Elezioni anticipate? Solo in autunno
Non è facile arrivare presto allo scioglimento
delle Camere ed è ormai quasi impossibile votare a giugno. I tempi
tecnici, infatti, sono troppo lunghi. Vediamoli.
Le consultazioni e lo scioglimento
Per
avviare la procedura di scioglimento anticipato delle Camere occorre
verificare se in Parlamento c’è una maggioranza favorevole al voto.
Naturalmente, per avviare la procedura si parte dalla crisi di governo.
E’ sufficiente che il Presidente del Consiglio vada dal Capo dello
Stato e si dimetta. Quest’ultimo, però, può rinviarlo alle Camere per
verificare – con un dibattito che può concludersi con o senza un voto –
se la maggioranza c’è ancora. Oppure può accogliere le dimissioni, poi
consultare i gruppi parlamentari, gli ex capi dello Stato e i
presidenti delle Camere, per capire se si può formare un nuovo governo
(con la stessa maggioranza o una diversa) e per sapere quanti sono i
favorevoli e i contrari allo scioglimento anticipato delle Camere. La
legislatura iniziata nel 2008 dovrebbe concludersi “normalmente” nel
2013 (articolo 60 della Costituzione) ma se non ci fossero le
condizioni si dovrebbe procedere all’interruzione anticipata: “Il
Presidente della Repubblica può, sentiti i loro Presidenti, sciogliere
le Camere o anche una sola di esse” (articolo 88 Cost.).
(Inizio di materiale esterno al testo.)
Context: an optimization exercise on an open-source flow, tuned for small area and a short achievable clock period. The choices shown serve that exercise and are no tape-out recipe.
No functional check of the RTL was part of any run shown here.
No activity file was given, so power comes from the tool's default toggle rates.

### flow/design.v
package dds_modulator_pkg;
parameter FCLK_MHZ = 125;
parameter ENABLE_BIT = 0;
parameter DEBUG_BIT = 1;
parameter STATE_BITS = 3;    
parameter CONT_NO_MOD =     3'b?01;    
parameter CONT_MOD_FREC =   3'b111;
parameter CONT_MOD_PHASE =  3'b011;
parameter PULS_NO_MOD =     3'b?00;
parameter PULS_MOD_FREC =   3'b110;
parameter PULS_MOD_PHASE =  3'b010;
parameter PULS_NO_MOD_TB =     3'b000;
parameter CONT_NO_MOD_TB =  3'b001;    
parameter PERIOD_COUNTER_BITS = 15;
parameter PINC_BITS = 30;    
parameter BARKER_2 = 2'b10;
parameter BARKER_3 = 3'b110;
parameter BARKER_4 = 4'b1011;
parameter BARKER_5 = 5'b11101;
parameter BARKER_7 = 7'b1110010;
parameter BARKER_11 = 11'b11100010010;
parameter BARKER_13 = 13'b1111100110101;
parameter PHASE_OFFSET_180 = 536870911;
parameter MAX_DEBUG_PACKETS = 125000;
endpackage
`timescale 1ns / 1ps
module mm2s_dds_modulator(
    input wire          S_AXI_CLK,
    input wire          S_AXI_ARESETN,
    output wire         S_AXI_AWREADY,
    input wire   [31:0] S_AXI_AWADDR,
    input wire          S_AXI_AWVALID,
    output wire         S_AXI_WREADY,
    input wire   [31:0] S_AXI_WDATA,
    input wire   [3:0]  S_AXI_WSTRB,
    input wire          S_AXI_WVALID,
    input wire          S_AXI_BREADY,
    output wire  [1:0]  S_AXI_BRESP,
    output wire         S_AXI_BVALID,
    output wire         S_AXI_ARREADY,
    input wire   [31:0] S_AXI_ARADDR,
    input wire          S_AXI_ARVALID,
    input wire          S_AXI_RREADY,
    output wire  [31:0] S_AXI_RDATA,
    output wire  [1:0]  S_AXI_RRESP,
    output wire         S_AXI_RVALID,
    output wire dds_en_o,
    output wire [71:0] m_axis_modulation_tdata,
    output wire m_axis_modulation_tvalid,
    output wire m_axis_modulation_tlast,
    input wire m_axis_modulation_tready
);
    wire clk  = S_AXI_CLK;
    wire rstn = S_AXI_ARESETN;
    localparam [16:0] LFSR_LAST = 17'h1C742;
    reg w_data, w_resp;
    reg [2:0] widx;      
    always @(posedge clk) begin
        if (!rstn) begin
            w_data <= 1'b0;
            w_resp <= 1'b0;
        end else begin
            w_data <= w_data ? ~S_AXI_WVALID : (~w_resp & S_AXI_AWVALID);
            w_resp <= w_resp ? ~S_AXI_BREADY : (w_data & S_AXI_WVALID);
        end
    end
    assign S_AXI_AWREADY = ~(w_data | w_resp);
    assign S_AXI_WREADY  = w_data;
    assign S_AXI_BVALID  = w_resp;
    assign S_AXI_BRESP   = 2'b00;
    wire aw_bad = |S_AXI_AWADDR[1:0] | |S_AXI_AWADDR[7:5] | (S_AXI_AWADDR[4] & S_AXI_AWADDR[3]);
    always @(posedge clk)
        if (!w_data) widx <= aw_bad ? 3'd7 : S_AXI_AWADDR[4:2];
    wire wr = w_data & S_AXI_WVALID;
    wire we0 = wr & (widx == 3'd0);
    wire we1 = wr & (widx == 3'd1);
    wire we2 = wr & (widx == 3'd2);
    wire we3 = wr & (widx == 3'd3);
    wire we4 = wr & (widx == 3'd4);
    wire we5 = wr & (widx == 3'd5);
    reg [31:0] cfg0, cfg1, cfg2, cfg3, cfg4, cfg5;
    reg tlast_q;
    wire ld0 = rstn & we0, hd0 = rstn & ~we0;
    wire ld1 = rstn & we1, hd1 = rstn & ~we1;
    wire ld2 = rstn & we2, hd2 = rstn & ~we2;
    wire ld3 = rstn & we3, hd3 = rstn & ~we3;
    wire ld4 = rstn & we4, hd4 = rstn & ~we4;
    wire ld5 = rstn & we5, hd5 = rstn & ~we5;
    wire [31:0] wd = S_AXI_WDATA;
    wire [2:0]  sb_x   = we1 ? wd[2:0] : cfg1[2:0];
    wire [12:0] code_x = we5 ? wd[12:0] : cfg5[12:0];
    wire [31:0] cfg0_n;
    assign cfg0_n[0]    = (ld0 & wd[0]) | (hd0 & cfg0[0]);
    assign cfg0_n[1]    = !rstn ? 1'b0 : cfg0[1] ? ~tlast_q : (we0 & wd[1]);
    assign cfg0_n[31:2] = ({30{ld0}} & wd[31:2]) | ({30{hd0}} & cfg0[31:2]);
    wire [31:0] cfg1_n = {({29{ld1}} & wd[31:3]) | ({29{hd1}} & cfg1[31:3]), {3{rstn}} & sb_x};
    wire [31:0] cfg2_n = ({32{ld2}} & wd) | ({32{hd2}} & cfg2);
    wire [31:0] cfg3_n = ({32{ld3}} & wd) | ({32{hd3}} & cfg3);
    wire [31:0] cfg4_n = ({32{ld4}} & wd) | ({32{hd4}} & cfg4);
    wire [31:0] cfg5_n = {({19{ld5}} & wd[31:13]) | ({19{hd5}} & cfg5[31:13]), {13{rstn}} & code_x};
    always @(posedge clk) begin
        cfg0 <= cfg0_n;
        cfg1 <= cfg1_n;
        cfg2 <= cfg2_n;
        cfg3 <= cfg3_n;
        cfg4 <= cfg4_n;
        cfg5 <= cfg5_n;
    end
    reg r_valid;
    reg [31:0] rdata;
    always @(posedge clk) begin
        if (!rstn) r_valid <= 1'b0;
        else       r_valid <= r_valid ? ~S_AXI_RREADY : S_AXI_ARVALID;
    end
    assign S_AXI_ARREADY = ~r_valid;
    assign S_AXI_RVALID  = r_valid;
    assign S_AXI_RDATA   = rdata;
    assign S_AXI_RRESP   = 2'b00;
    wire ar_bad = |S_AXI_ARADDR[1:0] | |S_AXI_ARADDR[7:5];
    reg [31:0] rsel;
    always @(*) begin
        case (S_AXI_ARADDR[4:2])
            3'd0: rsel = cfg0;
            3'd1: rsel = cfg1;
            3'd2: rsel = cfg2;
            3'd3: rsel = cfg3;
            3'd4: rsel = cfg4;
            3'd5: rsel = cfg5;
            default: rsel = 32'd0;
        endcase
        if (ar_bad) rsel = 32'd0;
    end
    always @(posedge clk)
        if (!r_valid) rdata <= rsel;
    wire        en     = cfg0[0];
    wire        dbg    = cfg0[1];
    wire [2:0]  sb     = cfg1[2:0];
    wire [14:0] period = cfg2[14:0];
    wire [29:0] pinc   = cfg3[29:0];
    wire [29:0] phigh  = cfg4[29:0];
    wire [29:0] delta  = cfg5[29:0];
    wire [3:0]  bnum   = cfg5[31:28];
    reg  [14:0] pcnt;
    reg         ge_q;        
    reg  [29:0] mcnt;
    reg  [3:0]  bcnt;
    reg         sel_m_q;     
    reg         sel_p_q;     
    reg         offset_q;    
    reg  [16:0] lfsr;
    wire pto_n = sb[0] | ~ge_q;             
    wire [14:0] pcnt_inc = pcnt + 15'd1;
    wire [14:0] pcnt_x = (!sb[0] && pcnt == period) ? 15'd0 :
                         (!sb[0] && en) ? pcnt_inc : pcnt;
    wire [14:0] pcnt_n = {15{rstn}} & pcnt_x;
    wire ge_w, ge_r;     
    dds_cmp_ge #(.W(15), .L(4)) u_ge_w (.a(pcnt_x), .b(wd[30:16]), .ge(ge_w));
    dds_cmp_ge #(.W(15), .L(4)) u_ge_r (.a(pcnt_x), .b(cfg2[30:16]), .ge(ge_r));
    wire ge_x = we2 ? ge_w : ge_r;
    wire ge_n = !rstn | ge_x;
    wire        ramp  = sb[2] & sb[1];
    wire        run   = en & sb[1] & pto_n;
    wire        mcmp;
    dds_cmp_ge #(.W(30), .L(5)) u_mcmp (.a(mcnt), .b(phigh), .ge(mcmp));
    wire [29:0] mstart = ramp ? pinc : 30'd0;
    wire [29:0] msum;
    dds_add #(.W(30), .L(5)) u_madd (.a(mcnt), .b(sb[2] ? delta : 30'd1), .s(msum));
    wire [29:0] mcnt_n = (run && !mcmp) ? msum : mstart;
    wire        barker_en = ~sb[2] & sb[1] & pto_n;
    wire        bwrap     = (bcnt == bnum - 4'd1);
    wire [3:0]  bcnt_inc  = bcnt + 4'd1;
    wire        bstep     = run & mcmp;
    wire [3:0]  bcnt_n    = (!barker_en) ? 4'd0 : !bstep ? bcnt : bwrap ? 4'd0 : bcnt_inc;
    wire [15:0] code_n    = {3'b000, code_x};
    wire        code_hold = code_n[bcnt];
    wire        code_inc  = bwrap ? code_n[0] : code_n[bcnt_inc];
    wire        code_bit  = (!barker_en) ? code_n[0] : bstep ? code_inc : code_hold;
    wire        bmode_n   = ~sb_x[2] & sb_x[1];
    wire        offset_n  = bmode_n & ~code_bit;
    wire        pon_n  = sb_x[0] | ~ge_x;
    wire        ramp_n = sb_x[2] & sb_x[1];
    wire        cnt_go  = rstn & m_axis_modulation_tready & en & dbg & ~tlast_q;
    wire [16:0] lfsr_n  = cnt_go ? {lfsr[15:0], ~(lfsr[16] ^ lfsr[13])} : 17'd0;
    wire        tlast_n = cnt_go & (lfsr == LFSR_LAST);
    always @(posedge clk) begin
        pcnt     <= pcnt_n;
        ge_q     <= ge_n;
        mcnt     <= mcnt_n;
        bcnt     <= bcnt_n;
        offset_q <= offset_n;
        sel_m_q  <= ramp_n & pon_n;
        sel_p_q  <= ~ramp_n & pon_n;
        lfsr     <= lfsr_n;
        tlast_q  <= tlast_n;
    end
    assign dds_en_o = en;
    assign m_axis_modulation_tvalid = en & m_axis_modulation_tready;
    assign m_axis_modulation_tlast  = tlast_q;
    assign m_axis_modulation_tdata  = {7'b0, ~sb[0] & ge_q, 2'b00, 1'b0, {29{offset_q}}, 2'b00,
                                       ({30{sel_m_q}} & mcnt) | ({30{sel_p_q}} & pinc)};
endmodule
module dds_cmp_ge #(parameter W = 15, parameter L = 4) (
    input  [W-1:0] a,
    input  [W-1:0] b,
    output         ge
);
    localparam N = 1 << L;
    wire [N*(L+1)-1:0] g, e;
    genvar i, l;
    generate
        for (i = 0; i < N; i = i + 1) begin : lv0
            if (i < W) begin : leaf
                assign g[i] = a[i] & ~b[i];
                assign e[i] = ~(a[i] ^ b[i]);
            end else begin : pad
                assign g[i] = 1'b0;
                assign e[i] = 1'b1;
            end
        end
        for (l = 0; l < L; l = l + 1) begin : lv
            for (i = 0; i < N; i = i + 1) begin : nd
                if (i < (N >> (l + 1))) begin : node
                    assign g[(l+1)*N + i] = g[l*N + 2*i + 1] | (e[l*N + 2*i + 1] & g[l*N + 2*i]);
                    assign e[(l+1)*N + i] = e[l*N + 2*i + 1] & e[l*N + 2*i];
                end else begin : unused
                    assign g[(l+1)*N + i] = 1'b0;
                    assign e[(l+1)*N + i] = 1'b0;
                end
            end
        end
    endgenerate
    assign ge = g[L*N] | e[L*N];
endmodule
module dds_add #(parameter W = 30, parameter L = 5) (
    input  [W-1:0] a,
    input  [W-1:0] b,
    output [W-1:0] s
);
    wire [W*(L+1)-1:0] g, p;
    genvar i, l;
    generate
        for (i = 0; i < W; i = i + 1) begin : lv0
            assign g[i] = a[i] & b[i];
            assign p[i] = a[i] ^ b[i];
        end
        for (l = 0; l < L; l = l + 1) begin : lv
            for (i = 0; i < W; i = i + 1) begin : nd
                if ((i >> l) & 1) begin : node
                    assign g[(l+1)*W + i] = g[l*W + i] | (p[l*W + i] & g[l*W + ((i >> l) << l) - 1]);
                    assign p[(l+1)*W + i] = p[l*W + i] & p[l*W + ((i >> l) << l) - 1];
                end else begin : pass
                    assign g[(l+1)*W + i] = g[l*W + i];
                    assign p[(l+1)*W + i] = p[l*W + i];
                end
            end
        end
    endgenerate
    assign s = p[W-1:0] ^ {g[L*W +: W-1], 1'b0};
endmodule
### flow/flow/run.sh
#!/bin/bash
cp standard.sh standard_sh.log
export BUFFER_PORTS_ARGS="-buffer_cell sky130_fd_sc_hd__buf_1"
bash standard.sh > standard.log 2>&1
### flow/standard.sh
#!/bin/bash
# synth_recipe.tcl (not shown) runs the flow's synth.tcl, then flattens the netlist and writes it again
# the make line also repeats each setting of config.mk as NAME=value (left out here)
make -C /OpenROAD-flow-scripts/flow DESIGN_CONFIG=/design/flow/config.mk WORK_HOME=/design/flow/orfs CLKGATE_MAP_FILE= SYNTH_SCRIPT=/design/flow/synth_recipe.tcl "${@:-finish}"
### flow/config.mk
export PLATFORM = sky130hd
export DESIGN_NAME = mm2s_dds_modulator
export DESIGN_NICKNAME = mm2s_dds_modulator
export VERILOG_FILES = /design/flow/design.v
export SDC_FILE = /design/flow/constraint.sdc
export NUM_CORES = 4
export LEC_CHECK = 0
export CAP_MARGIN = 20
export CORE_MARGIN = 2
export CORE_UTILIZATION = 40
export SETUP_SLACK_MARGIN = 2.5
export SLEW_MARGIN = 20
### flow/constraint.sdc
create_clock -name core_clock -period 5.5 [get_ports {S_AXI_CLK}]
set_input_delay 1.1000 -clock core_clock [delete_from_list [all_inputs] [get_ports {S_AXI_CLK}]]
set_output_delay 1.1000 -clock core_clock [all_outputs]
set_load 0.01 [all_outputs]
==> impl_metrics.json, run 1 <==
{
  "grt_max_degree": 82,
  "ys_async_sr_fraction_pct": 0,
  "rsz0062_at_grt": "yes",
  "regArea_mm2": 0.006400,
  "coreArea_mm2": 0.03847,
  "synth_edf_count": 35,
  "synth-main-ff-cell": "dfxtp_1",
  "cp.required_ns": 5.97,
  "drv_cap": 0,
  "clk_pin_slew_ns": 0.06,
  "final_cell_mix": "nand2_1, dfxtp_1, buf_1",
  "synthesis.area_mm2": 0.01554,
  "fin_area_mm2": 0.01812,
  "clkSinkCount": 301,
  "die_area_mm2": 0.04045,
  "via_per_inst": 5.578,
  "drive_above_1_share_pct": 10.52,
  "max-vdd-ir-drop_uv": 195.2,
  "cp.arrival_ns": 3.83,
  "crit_path_start_kind": "flop",
  "finalSetupViolations": 0,
  "die_width_um": 201.1,
  "start_util_pct": 40.40,
  "wl_per_cell_um": 21.70,
  "die_y_um": 201.1,
  "hold_violations": 0,
  "fillers": 3712,
  "power.density_cell_area_mw_per_mm2": 275.6,
  "areaGrowthSynthToFinish_pct": 16.59,
  "avgSynthCellArea_um2": 9.009,
  "grt.total_usage_pct": 24.92,
  "hold_path_class": "reg -> reg",
  "cts_tree": "yes",
  "first_global_vias": 12450,
  "ys_ff_latch": 301,
  "critPathTopFamily": "compound AO/OA/AOI/OAI gates",
  "drt-total-wl_mm": 51.48,
  "crit_type": "reg -> reg",
  "yosys_warnings": 3,
  "first_iter_violations": 1069,
  "nets": 2030,
  "root_buffer": "clkbuf_16",
  "critPathBufInv": 1,
  "clock_skew_ns": 0.02057,
  "power_leakage_nw": 6.438,
  "gp_congestion": 0.8805,
  "worstMarginPinSlew_ns": 0.9889,
  "io_buffers": 155,
  "slew_violations": 0,
  "period_share_pct": 61.09,
  "final.min_clock_period_ns": 3.360,
  "yosysTopAreaCell": "dfxtp_1",
  "clk_latency_ns": 0.54,
  "grt_pass1_wl_mm": 77.61,
  "drt_pass1_iterations": 5,
  "htree_levels": 2,
  "numCtsBuffers": 36,
  "synth_area_leaders": "dfxtp_1, ha_1, edfxtp_1",
  "grt_overflow": 0,
  "slew_headroom_pct": 34.08,
  "yosysTopAreaCellShare_pct": 34.26,
  "endpoint_kind": "flop",
  "drc_errors": 0,
  "antenna_found_initial": 0,
  "syn_inst": 1725,
  "max_stage_delay_ns": 0.54,
  "hpwl_mm": 33.62,
  "crit_slowest_cell": "or4_4",
  "fmax_mhz": 297.6,
  "cts_buffer_depth": 3,
  "place_area_mm2": 0.01633,
  "whs_ns": 0.4469,
  "cp_max_fo": 6,
  "final_util_pct": 47.11,
  "ant_nets": 0,
  "setup-tns-final_ns": 0,
  "multiInputGateArea_mm2": 0.008502,
  "cpMostUsedCell": "a21o_1",
  "io_pins": 224,
  "num_vias": 13240,
  "status": "complete, no violations",
  "rows": 72,
  "ys_types": 68,
  "crit_chain": "xor2_1 -> or4_4 -> nor4_4 -> buf_6 -> nor2_4 -> ha_4 -> a21o_1 -> a21o_1 -> a21o_1 -> o2111ai_2 -> a21oi_2 -> a2111oi_4 -> a31oi_4 -> and2_4 -> nor2b_1",
  "mostFrequentLayoutCell": "nand2_1",
  "postCtsHoldBufs": 0,
  "yosysSeqAreaShare_pct": 41.03
}
==> cells in the mapped netlist, drive strengths merged (4+ instances only) <==
master   number
nor2b        22
inv          88
nor3b         5
and3          7
nand2b        9
a2111oi       4
nand3        53
and2         61
xor2         25
or3           4
nor4          4
a21oi        29
a22o         93
mux2i        19
nor2         47
clkbuf      101
edfxtp       35
o21a          4
and4          4
a211oi        5
o21ai        47
mux4          5
xnor2        36
nand4        17
nand2       265
dfxtp       266
a21boi      117
fa            5
a31oi        37
ha           91
a22oi        96
a21o         20
o211ai        6
nor3         14
buf          52
==> worst register-to-register path: cells and delay by family, from the launching register on <==
kind | cells | cell delay, ns
buffers and inverters | 1 | 0.18
AND/OR/NAND/NOR | 5 | 1.20
AO/OA/AOI/OAI | 7 | 1.21
XOR/XNOR | 1 | 0.15
adder cells (fa/ha/maj) | 1 | 0.21
flip-flops | 1 | 0.33
==> what timing repair did <==
item	4_1_cts	5_1_grt
endpoints found under the hold margin	0	0
cloned	1	0
pin swaps	24	25
gates resized for setup	43	37
setup buffers	20	1
endpoints found under the setup margin	60	54
==> state kept, by name, indices dropped and copies added, names as in the netlist, 3 cells and up <==
register,flops
cfg0,32
cfg3,32
mcnt,30
cfg4,32
cfg2,32
widx,3
lfsr,17
cfg1,32
bcnt,4
rdata,32
cfg5,32
pcnt,15
==> worst paths after layout <==
check / from / to / slack (ns) / depth (start not counted)
worst max-delay path: cfg2[1]$_DFF_P_ / sel_p_q$_DFF_P_ / 2.14 / 15
worst min-delay path: lfsr[0]$_SDFF_PN0_ / lfsr[1]$_SDFF_PN0_ / 0.45 / 1
worst max register to register: cfg2[1]$_DFF_P_ / sel_p_q$_DFF_P_ / 2.14 / 15
worst min register to register: lfsr[0]$_SDFF_PN0_ / lfsr[1]$_SDFF_PN0_ / 0.45 / 1
==> kinds of logic after synthesis <==
kind of cell	synth area share (%)
DFF	41.03
AOI/OAI and AO/OA	22.53
and+or+nand+nor	15.95
muxes	2.021
other	0.02413
buffers and inverters	7.036
xor gates and xnor gates	3.438
adders and majority gates	7.970
==> layout make-up <==
cell class,count,area share (%)
antenna,1,0.01381
clock buffer,55,6.339
clock inverter,11,0.7803
inverter,88,1.823
multi-input combinational,1199,46.92
sequential,301,35.32
tap,518,3.577
timing repair buffer,200,5.227
==> where the power goes <==
part	internal (W)	leakage [nW]	switching, W
registers	0.00223	2.53	0.00000812
logic	0.0000429	3.27	0.000135
clock network	0.00159	0.639	0.000985
total	0.00387	6.44	0.00113
==> layer usage <==
| metal | up-vias | global-route usage [%] | routed length (µm) |
|---|---|---|---|
| met2 | 476 | 38.99 | 22870 |
| met4 | 0 | 8.624 | 1736 |
| li1 | 6270 | - | - |
| met3 | 93 | 4.211 | 3569 |
| met1 | 6398 | 34.77 | 23310 |
| met5 | - | 0 | 0 |
==> stage by stage <==
stage	instances	power, W	worst slack, ns
finish	2373	0.004995	2.140
detailed placement	2284	0.002464	1.530
floorplan	1740	0.002377	2.302
global placement	2284	0.002462	1.598
CTS	2371	0.005020	2.239
global route	2372	0.005125	2.042
==> inputs of run 2 (changes only) <==
--- a/flow/config.mk
+++ b/flow/config.mk
@@ -9,4 +9,5 @@
 export CORE_MARGIN = 2
 export CORE_UTILIZATION = 40
+export CTS_BUF_LIST = sky130_fd_sc_hd__clkbuf_8
 export SETUP_SLACK_MARGIN = 2.5
 export SLEW_MARGIN = 20
==> run 2 against run 1 <==
Still clean on timing, DRC and antenna. Die area unchanged. Final cell count rose by 1.3%. Clock power shrank 14%. Maximum frequency fell by 0.16%. First-iteration DRC count decreased by 1.1%. Sequential power about the same. Non-clock buffer count unchanged. Combinational power hardly changed. Synthesized area unchanged. Critical path depth is the same. Critical endpoint unchanged. Largest cell class unchanged. Largest power group is now registers.
==> impl_metrics.json, run 2 <==
{
  "status": "complete, no violations",
  "die_width_um": 201.1,
  "numCtsBuffers": 52,
  "crit_slowest_cell": "or4_4",
  "cpMostUsedCell": "o21a_1",
  "final_cell_mix": "nand2_1, dfxtp_1, buf_1",
  "ys_async_sr_fraction_pct": 0,
  "drc_errors": 0,
  "synthesis.area_mm2": 0.01554,
  "syn_inst": 1725,
  "synth_area_leaders": "dfxtp_1, ha_1, edfxtp_1",
  "grt_overflow": 0,
  "first_iter_violations": 1057,
  "ys_ff_latch": 301,
  "rows": 72,
  "clock_skew_ns": 0.01684,
  "fillers": 3759,
  "crit_type": "reg -> reg",
  "yosysTopAreaCell": "dfxtp_1",
  "mostFrequentLayoutCell": "nand2_1",
  "fin_area_mm2": 0.01796,
  "cp.required_ns": 6.07,
  "max_stage_delay_ns": 0.52,
  "drv_cap": 0,
  "cp.arrival_ns": 3.93,
  "yosys_warnings": 3,
  "drt-total-wl_mm": 51.95,
  "grt.total_usage_pct": 25.08,
  "cp_max_fo": 6,
  "die_area_mm2": 0.04045,
  "finalSetupViolations": 0,
  "yosysSeqAreaShare_pct": 41.03,
  "worstMarginPinSlew_ns": 1.133,
  "r2r_start": "pcnt[2]$_DFF_P_",
  "areaGrowthSynthToFinish_pct": 15.55,
  "final.min_clock_period_ns": 3.365,
  "drt_pass1_iterations": 7,
  "drive_above_1_share_pct": 11.29,
  "hold_path_class": "reg -> reg",
  "rsz0062_at_grt": "yes",
  "r2r_cells": 15,
  "r2r_end": "sel_p_q$_DFF_P_",
  "crit_path_start_kind": "flop",
  "synth_edf_count": 35,
  "synth-main-ff-cell": "dfxtp_1",
  "cts_buffer_depth": 3,
  "cp-startpoint": "pcnt[2]$_DFF_P_",
  "via_per_inst": 5.531,
  "yosysTopAreaCellShare_pct": 34.26,
  "ant_nets": 0,
  "cp_num_cells": 15,
  "endpoint_kind": "flop",
  "crit_chain": "xor2_1 -> or4_4 -> nor4_4 -> buf_6 -> nor2_4 -> ha_4 -> o21a_1 -> o21a_1 -> o21a_1 -> o2111ai_2 -> a21boi_1 -> o21ai_2 -> a31oi_4 -> and2_4 -> nor2b_1",
  "critPathCapture": "sel_p_q$_DFF_P_",
  "place_area_mm2": 0.01633,
  "slew_violations": 0,
  "grt_max_degree": 82,
  "clk_latency_ns": 0.64,
  "htree_levels": 2,
  "power.density_cell_area_mw_per_mm2": 257.7,
  "synth.most_common_cell": "dfxtp_1",
  "root_buffer": "clkbuf_8",
  "power_leakage_nw": 6.420,
  "period_share_pct": 61.18,
  "start_util_pct": 40.40,
  "hold_violations": 0,
  "cts_tree": "yes",
  "r2r_slack_ns": 2.14,
  "stdcell_count": 2405,
  "wl_per_cell_um": 21.60,
  "ys_types": 68,
  "nets": 2046,
  "postCtsHoldBufs": 0,
  "num_vias": 13300,
  "gp_congestion": 0.8805,
  "place_inst": 2284,
  "grt_pass1_wl_mm": 77.80,
  "critPathTopFamily": "compound AO/OA/AOI/OAI gates",
  "avgSynthCellArea_um2": 9.009,
  "setup-tns-final_ns": 0,
  "multiInputGateArea_mm2": 0.008498,
  "fmax_mhz": 297.2,
  "io_pins": 224,
  "coreArea_mm2": 0.03847,
  "antenna_found_initial": 0,
  "clkSinkCount": 301,
  "slew_headroom_pct": 24.46,
  "first_global_vias": 12550,
  "die_y_um": 201.1,
  "critPathBufInv": 1,
  "regArea_mm2": 0.006399,
  "hpwl_mm": 33.62,
  "io_buffers": 155,
  "synth_common_cells": "dfxtp_1, nand2_1, a21boi_0",
  "max-vdd-ir-drop_uv": 157.5,
  "clk_pin_slew_ns": 0.06
}
## run 2: cell counts after synthesis
Identical to the previous run, type by type.
## run 2: routing by layer
| layer | wire length [µm] | global-route usage, % |
|---|---|---|
| met5 | 0 | 0 |
| met4 | 1647 | 8.598 |
| met1 | 23370 | 34.52 |
| met3 | 3691 | 4.713 |
| met2 | 23240 | 39.48 |
## run 2: worst min-delay path by stage
stage,start,to,slack [ns],cells past startpoint
4_1_cts,lfsr[0]$_SDFF_PN0_,lfsr[1]$_SDFF_PN0_,0.45,1
3_3_place_gp,lfsr[0]$_SDFF_PN0_,lfsr[1]$_SDFF_PN0_,0.43,1
2_1_floorplan,lfsr[9]$_SDFF_PN0_,lfsr[10]$_SDFF_PN0_,0.40,2
3_5_place_dp,lfsr[0]$_SDFF_PN0_,lfsr[1]$_SDFF_PN0_,0.44,1
5_1_grt,lfsr[2]$_SDFF_PN0_,lfsr[3]$_SDFF_PN0_,0.47,1
6_report,lfsr[0]$_SDFF_PN0_,lfsr[1]$_SDFF_PN0_,0.45,1
## run 2: timing repair
item / CTS / global route
endpoints found under the hold margin: 0 / 0
setup endpoints to repair: 62 / 43
gates resized for setup: 40 / 37
setup buffers: 20 / 1
gates cloned: 1 / 0
pin swaps: 25 / 22
## run 2: layout make-up
| class | instances | share of cell area, % |
|---|---|---|
| Inverter | 88 | 1.839 |
| Timing Repair Buffer | 200 | 5.274 |
| Sequential cell | 301 | 35.63 |
| Clock inverter | 28 | 0.9475 |
| Tap cell | 518 | 3.609 |
| Multi-Input combinational cell | 1199 | 47.32 |
| Antenna cell | 1 | 0.01393 |
| Clock buffer | 70 | 5.365 |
In altre
parole, esaurita la fase delle consultazioni (compresi eventuali
“mandati esplorativi” a personalità politiche per verificare le
condizioni per un nuovo governo ed eventuali incarichi per “governi
tecnici” o “del presidente” che non dovessero andare a buon fine, cioè
non raccogliessero il sostegno di una maggioranza parlamentare) il Capo
dello Stato Napolitano dovrebbe chiedere al Presidente della Camera
Fini e al Presidente del Senato Schifani un “consiglio” sullo
scioglimento delle Camere. Si tratta di pareri non vincolanti, ma
politicamente e istituzionalmente “pesanti”. Se, alla fine di tutto
questo percorso, il Quirinale decidesse che non c’è altra via, si
andrebbe alle elezioni. Di solito, tutta questa trafila (dalla crisi di
governo allo scioglimento) richiede almeno un paio di settimane, quindi
il decreto arriverebbe a maggio inoltrato.
Dal decreto al voto
Dal momento dello
scioglimento con decreto del Capo dello Stato (su deliberazione del
Consiglio dei ministri) che “indice le elezioni delle nuove Camere e ne
fissa la prima riunione”, secondo l’articolo 87 Cost., passano fra i 45
e i 70 giorni prima del voto. L’articolo 61 della Costituzione
stabilisce che “le elezioni delle nuove Camere hanno luogo entro
settanta giorni dalla fine delle precedenti. La prima riunione ha luogo
non oltre il ventesimo giorno dalle elezioni”. Secondo la normativa
elettorale vigente, il decreto di scioglimento “è pubblicato nella
Gazzetta Ufficiale non oltre il 45° giorno antecedente quello della
votazione”. In altre parole, non si può votare se non almeno 45 giorni
dopo lo scioglimento (secondo la legge) ed entro 70 (secondo la
Costituzione). Se si sciolgono le Camere – poniamo – il 12 maggio, si
può votare solo in una domenica e un lunedì compresi fra il 26 giugno e
il 21 luglio. La prima data utile è, in tal caso, il 27-28 giugno,
l’ultima il 18-19 luglio. Se lo scioglimento è effettuato il 15, si va
direttamente alla prima domenica di luglio.
Se si
decide di andare a votare in autunno (per la prima volta nella storia
repubblicana) si deve scegliere una data in ottobre, perchè a novembre
il clima potrebbe convincere – soprattutto nelle zone più fredde del
Paese – molti elettori a non andare alle urne. La prima domenica di
ottobre è il 3, l’ultima – per ragioni ovvie – non è il 31 (che
coincide col “ponte” del 1°-2 novembre, quando molte persone si
spostano per le ricorrenze di quei giorni) ma il 24. Per votare il 3-4
ottobre le Camere possono essere sciolte fra il 27 luglio e il 21
agosto; per votare il 24-25 ottobre il decreto presidenziale può
arrivare fra il 16 agosto e il 9 settembre. La prima riunione delle
nuove Camere avverrebbe non oltre il 23 ottobre (se si votasse il 3) o
entro il 13 novembre (voto il 24 ottobre). Resta il nodo politico
dell’approvazione della Finanziaria (o “Disegno di legge di stabilità”, che va in Parlamento in autunno) ma questo è un altro discorso.